As you may have heard from mainstream media sources, the UK Cyber defence team “UK-CERT” yesterday issued an alert for a vulnerability in BASH. BASH is a component of Linux and other *NIX operating systems that provides users and administrators with command-line access to their machines. According to the reports a French researcher discovered an easily exploitable flaw in this component that could allow malicious individuals to take control of vulnerable machines and, apparently, this flaw is incredibly easy to exploit.
The flaw has been given the moniker ‘shellshock’ and is another in a line of serious vulnerabilities after the recent Heartbleed bug was made public some time ago. While Shellshock is easy to exploit and BASH is incredibly widely used on all sorts of machines from mobile phones to web servers, and Apple computers, there has been no evidence to suggest that it has been exploited in the wild and so has apparently remained unknown until the recent discovery.

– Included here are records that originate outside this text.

### src/flat_wrapper.sv
// flat-port wrapper written by rule: the top's interface ports become plain ports
module passcode_lock_ctrl_flat import passcode_pkg::*;
#(
  parameter int          DIGITS       = 4,
  parameter int          MAX_TRIES    = 3,
  parameter logic [31:0] LOCKOUT_CYC  = 32'd50_000_000,
  parameter logic [31:0] OPEN_CYC     = 32'd250_000_000,
  parameter logic [31:0] DEFAULT_CODE = 32'h0000_1234
)
  (clk, rst, kp_key_value, kp_key_ready, kp_disp_digits, kp_digit_cnt, kp_unlocked, kp_locked_out, kp_chg_mode, kp_tries_left, kp_ok_pulse, kp_err_pulse);
  passcode_lock_ctrl_if #(.DIGITS(DIGITS)) kp_i ();
  input logic clk;
  input logic rst;
  input wire logic [$bits(kp_i.key_value)-1:0] kp_key_value;
  input wire logic [$bits(kp_i.key_ready)-1:0] kp_key_ready;
  output wire logic [$bits(kp_i.disp_digits)-1:0] kp_disp_digits;
  output wire logic [$bits(kp_i.digit_cnt)-1:0] kp_digit_cnt;
  output wire logic [$bits(kp_i.unlocked)-1:0] kp_unlocked;
  output wire logic [$bits(kp_i.locked_out)-1:0] kp_locked_out;
  output wire logic [$bits(kp_i.chg_mode)-1:0] kp_chg_mode;
  output wire logic [$bits(kp_i.tries_left)-1:0] kp_tries_left;
  output wire logic [$bits(kp_i.ok_pulse)-1:0] kp_ok_pulse;
  output wire logic [$bits(kp_i.err_pulse)-1:0] kp_err_pulse;
  assign kp_i.key_value = kp_key_value;
  assign kp_i.key_ready = kp_key_ready;
  assign kp_disp_digits = kp_i.disp_digits;
  assign kp_digit_cnt = kp_i.digit_cnt;
  assign kp_unlocked = kp_i.unlocked;
  assign kp_locked_out = kp_i.locked_out;
  assign kp_chg_mode = kp_i.chg_mode;
  assign kp_tries_left = kp_i.tries_left;
  assign kp_ok_pulse = kp_i.ok_pulse;
  assign kp_err_pulse = kp_i.err_pulse;
  passcode_lock_ctrl #(.DIGITS(DIGITS), .MAX_TRIES(MAX_TRIES), .LOCKOUT_CYC(LOCKOUT_CYC), .OPEN_CYC(OPEN_CYC), .DEFAULT_CODE(DEFAULT_CODE)) u_core (.clk(clk), .rst(rst), .kp(kp_i));
endmodule
**config.mk**
```make
export PLATFORM = sky130hd
export DESIGN_NAME = id_ex_pipe_reg
export DESIGN_NICKNAME = d
export VERILOG_FILES = /design/src/rtl/id_ex_pipe_reg.sv
export SDC_FILE = /design/constraint.sdc
export NUM_CORES = 1
export LEC_CHECK = 0
export ABC_AREA = 1
export CORE_AREA = 2 2 74 112
export CTS_BUF_LIST = sky130_fd_sc_hd__clkbuf_8
export DETAILED_ROUTE_END_ITERATION = 12
export DIE_AREA = 0 0 76 114
export PLACE_DENSITY = 0.73
export SLEW_MARGIN = 40
export SYNTH_ARGS = -nofsm -noshare
export SYNTH_HDL_FRONTEND = slang
export SYNTH_SLANG_ARGS = --single-unit
```
**constraint.sdc**
```tcl
create_clock -name clk -period 3 [get_ports clk]
set_input_delay 0.6 -clock clk [delete_from_list [all_inputs] [get_ports clk]]
set_output_delay 0.6 -clock clk [all_outputs]
set_load 0.005 [all_outputs]
```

We have patched all of our servers and our customers’ servers to mitigate this risk and will continue to monitor the situation as, according to CERT-UK, the hastily composed patch to fix the Shellshock problem has opened another less serious vulnerability in BASH and developers are working to create a new patch to supersede the old one.
John Le Carre’s fictional protagonist George Smiley observed that “It's so easy, to get hypnotised by technique”, and what this and Heartbleed go to show that there is no such thing as absolute security, irrespective of what precautions and technologies we implement to protect ourselves, a failure to be vigilant and react appropriately makes it all count for nothing. Proper security is about a constant incremental process of vigilance, testing, monitoring, reacting and revising. Furthermore, this is another salutary lesson that security is everyone’s responsibility; while not everyone is a security researcher or programmer, we are all capable of being vigilant and responsible in responding to threats as they emerge, be that spam, viruses or coding vulnerabilities, we all have a role to play in defending ourselves against the mass of ever evolving digital threats.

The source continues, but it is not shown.